--- Description of the task ---
Find the word "clock" in the data below and copy each line that holds it.

--- Records provided ---

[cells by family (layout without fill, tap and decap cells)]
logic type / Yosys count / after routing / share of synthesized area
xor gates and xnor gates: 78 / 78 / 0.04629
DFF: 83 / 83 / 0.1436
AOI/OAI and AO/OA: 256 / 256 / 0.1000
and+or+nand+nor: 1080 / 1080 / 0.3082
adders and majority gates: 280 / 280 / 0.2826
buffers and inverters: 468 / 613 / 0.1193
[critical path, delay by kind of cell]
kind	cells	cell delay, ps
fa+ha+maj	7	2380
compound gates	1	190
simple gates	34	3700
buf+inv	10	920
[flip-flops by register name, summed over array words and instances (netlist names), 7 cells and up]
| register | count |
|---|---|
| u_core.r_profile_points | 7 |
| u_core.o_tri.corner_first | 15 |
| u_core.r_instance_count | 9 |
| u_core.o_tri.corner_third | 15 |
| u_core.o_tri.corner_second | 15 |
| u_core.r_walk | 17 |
`src/sv/gsdo_pkg.sv`:
```
`timescale 1ns / 1ps
// ----------------------------------------------------------------------------
// gsdo_pkg
// Types, constants and small functions shared by the segment odometer.
// ----------------------------------------------------------------------------
package gsdo_pkg;

   localparam int CORDIC_STEPS = 24;
   localparam int SQRT_STEPS   = 34;
   localparam int STEP_W       = 6;
   localparam int SHIFT_W      = 5;

   localparam int LAT_W    = 31;
   localparam int LON_W    = 32;
   localparam int RADIUS_W = 23;
   localparam int SEG_W    = 36;
   localparam int TOTAL_W  = 48;

   localparam logic [24:0] RAD_SCALE    = 25'd31441057;
   localparam logic [33:0] CORDIC_GAIN  = 34'd652032874;
   localparam logic [33:0] PI_Q30       = 34'd3373259426;
   localparam logic [30:0] HALF_PI_Q30  = 31'd1686629713;
   localparam logic [30:0] ONE_Q30      = 31'd1073741824;
   localparam logic [RADIUS_W-1:0] RADIUS_RESET = 23'd6371000;

   typedef enum logic [4:0] {
      ST_IDLE, ST_MUL_MEAN, ST_MUL_LON, ST_MUL_LAT, ST_RAD_LAT, ST_CORDIC,
      ST_COS, ST_MUL_EX, ST_RND_EX, ST_SQ_X, ST_SQ_Y, ST_SUM, ST_SQRT,
      ST_MUL_RLO, ST_MUL_RHI, ST_SCALE, ST_DONE
   } gsdo_state_type;

   typedef enum logic [4:0] {
      OP_NONE, OP_LOAD, OP_MUL_MEAN, OP_MUL_LON, OP_MUL_LAT, OP_RAD_LAT,
      OP_CORDIC, OP_COS, OP_MUL_EX, OP_RND_EX, OP_SQ_X, OP_SQ_Y, OP_SUM,
      OP_SQRT, OP_MUL_RLO, OP_MUL_RHI, OP_SCALE, OP_EMIT
   } gsdo_op_type;

   typedef struct packed {
      gsdo_op_type       op;
      logic [STEP_W-1:0] step;
   } gsdo_cmd_type;

   typedef struct packed {
      logic out_free;
   } gsdo_sts_type;

   function automatic logic [32:0] gsdo_mag(logic signed [32:0] v);
      logic [32:0] r;
      r = v[32] ? 33'(-v) : 33'(v);
      return r;
   endfunction

   function automatic logic [29:0] gsdo_atan(logic [SHIFT_W-1:0] idx);
      logic [29:0] r;
      case (idx)
         5'd0:  r = 30'd843314857;
         5'd1:  r = 30'd497837829;
         5'd2:  r = 30'd263043837;
         5'd3:  r = 30'd133525159;
         5'd4:  r = 30'd67021687;
         5'd5:  r = 30'd33543516;
         5'd6:  r = 30'd16775851;
         5'd7:  r = 30'd8388437;
         5'd8:  r = 30'd4194283;
         5'd9:  r = 30'd2097149;
         5'd31: r = 30'd0;
         default: r = 30'(31'd1 << (5'd30 - idx));
      endcase
      return r;
   endfunction

endpackage

```
`src/sv/gsdo_req_if.sv`:
```
`timescale 1ns / 1ps
// ----------------------------------------------------------------------------
// gsdo_req_if
// Position pair channel: two points in signed 1e-7 degree units.
// ----------------------------------------------------------------------------
interface gsdo_req_if;
   logic               valid;
   logic               ready;
   logic signed [30:0] first_latitude;
   logic signed [31:0] first_longitude;
   logic signed [30:0] second_latitude;
   logic signed [31:0] second_longitude;

   modport source (output valid, first_latitude, first_longitude, second_latitude,
                   second_longitude, input ready);
   modport sink   (input valid, first_latitude, first_longitude, second_latitude,
                   second_longitude, output ready);
endinterface

```
`src/sv/gsdo_ctrl.sv`:
```
`timescale 1ns / 1ps
// ----------------------------------------------------------------------------
// gsdo_ctrl
// Sequencer: steps the datapath through conversion, CORDIC, root and scale.
// ----------------------------------------------------------------------------
module gsdo_ctrl (
   input  logic                  clock,
   input  logic                  reset,
   gsdo_req_if.sink              req_if,
   input  gsdo_pkg::gsdo_sts_type sts,
   output gsdo_pkg::gsdo_cmd_type cmd
);
   import gsdo_pkg::*;

   gsdo_state_type    state_ff, state_in;
   logic [STEP_W-1:0] step_ff, step_in;

   always_ff @(posedge clock) begin
      if (reset) begin
         state_ff <= ST_IDLE;
         step_ff  <= '0;
      end else begin
         state_ff <= state_in;
         step_ff  <= step_in;
      end
   end

   always_comb begin
      state_in = state_ff;
      step_in  = step_ff;
      unique case (state_ff)
         ST_IDLE:     if (req_if.valid) state_in = ST_MUL_MEAN;
         ST_MUL_MEAN: state_in = ST_MUL_LON;
         ST_MUL_LON:  state_in = ST_MUL_LAT;
         ST_MUL_LAT:  state_in = ST_RAD_LAT;
         ST_RAD_LAT: begin
            state_in = ST_CORDIC;
            step_in  = '0;
         end
         ST_CORDIC: begin
            step_in = step_ff + 1'b1;
            if (step_ff == STEP_W'(CORDIC_STEPS - 1)) state_in = ST_COS;
         end
         ST_COS:      state_in = ST_MUL_EX;
         ST_MUL_EX:   state_in = ST_RND_EX;
         ST_RND_EX:   state_in = ST_SQ_X;
         ST_SQ_X:     state_in = ST_SQ_Y;
         ST_SQ_Y:     state_in = ST_SUM;
         ST_SUM: begin
            state_in = ST_SQRT;
            step_in  = '0;
         end
         ST_SQRT: begin
            step_in = step_ff + 1'b1;
            if (step_ff == STEP_W'(SQRT_STEPS - 1)) state_in = ST_MUL_RLO;
         end
         ST_MUL_RLO:  state_in = ST_MUL_RHI;
         ST_MUL_RHI:  state_in = ST_SCALE;
         ST_SCALE:    state_in = ST_DONE;
         ST_DONE:     if (sts.out_free) state_in = ST_IDLE;
         default:     state_in = ST_IDLE;
      endcase
   end

   always_comb begin
      cmd.step     = step_ff;
      cmd.op       = OP_NONE;
      req_if.ready = 1'b0;
      unique case (state_ff)
         ST_IDLE: begin
            req_if.ready = 1'b1;
            if (req_if.valid) cmd.op = OP_LOAD;
         end
         ST_MUL_MEAN: cmd.op = OP_MUL_MEAN;
         ST_MUL_LON:  cmd.op = OP_MUL_LON;
         ST_MUL_LAT:  cmd.op = OP_MUL_LAT;
         ST_RAD_LAT:  cmd.op = OP_RAD_LAT;
         ST_CORDIC:   cmd.op = OP_CORDIC;
         ST_COS:      cmd.op = OP_COS;
         ST_MUL_EX:   cmd.op = OP_MUL_EX;
         ST_RND_EX:   cmd.op = OP_RND_EX;
         ST_SQ_X:     cmd.op = OP_SQ_X;
         ST_SQ_Y:     cmd.op = OP_SQ_Y;
         ST_SUM:      cmd.op = OP_SUM;
         ST_SQRT:     cmd.op = OP_SQRT;
         ST_MUL_RLO:  cmd.op = OP_MUL_RLO;
         ST_MUL_RHI:  cmd.op = OP_MUL_RHI;
         ST_SCALE:    cmd.op = OP_SCALE;
         ST_DONE:     if (sts.out_free) cmd.op = OP_EMIT;
         default:     cmd.op = OP_NONE;
      endcase
   end

endmodule

```
`src/flat_wrapper.sv`:
```
// flat-port wrapper written by rule: the top's interface ports become plain ports
module gsdo_ctrl_flat import gsdo_pkg::*;
  (clock, reset, sts, cmd, req_if_valid, req_if_first_latitude, req_if_first_longitude, req_if_second_latitude, req_if_second_longitude, req_if_ready);
  gsdo_req_if req_if_i ();
  input  logic clock;
  input  logic reset;
  input  gsdo_pkg::gsdo_sts_type sts;
  output gsdo_pkg::gsdo_cmd_type cmd;
  input wire logic [$bits(req_if_i.valid)-1:0] req_if_valid;
  input wire logic [$bits(req_if_i.first_latitude)-1:0] req_if_first_latitude;
  input wire logic [$bits(req_if_i.first_longitude)-1:0] req_if_first_longitude;
  input wire logic [$bits(req_if_i.second_latitude)-1:0] req_if_second_latitude;
  input wire logic [$bits(req_if_i.second_longitude)-1:0] req_if_second_longitude;
  output wire logic [$bits(req_if_i.ready)-1:0] req_if_ready;
  assign req_if_i.valid = req_if_valid;
  assign req_if_i.first_latitude = req_if_first_latitude;
  assign req_if_i.first_longitude = req_if_first_longitude;
  assign req_if_i.second_latitude = req_if_second_latitude;
  assign req_if_i.second_longitude = req_if_second_longitude;
  assign req_if_ready = req_if_i.ready;
  gsdo_ctrl u_core (.clock(clock), .reset(reset), .req_if(req_if_i), .sts(sts), .cmd(cmd));
endmodule
```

---

--- Answer area ---
   input  logic                  clock,
   always_ff @(posedge clock) begin
  (clock, reset, sts, cmd, req_if_valid, req_if_first_latitude, req_if_first_longitude, req_if_second_latitude, req_if_second_longitude, req_if_ready);
  input  logic clock;
  gsdo_ctrl u_core (.clock(clock), .reset(reset), .req_if(req_if_i), .sts(sts), .cmd(cmd));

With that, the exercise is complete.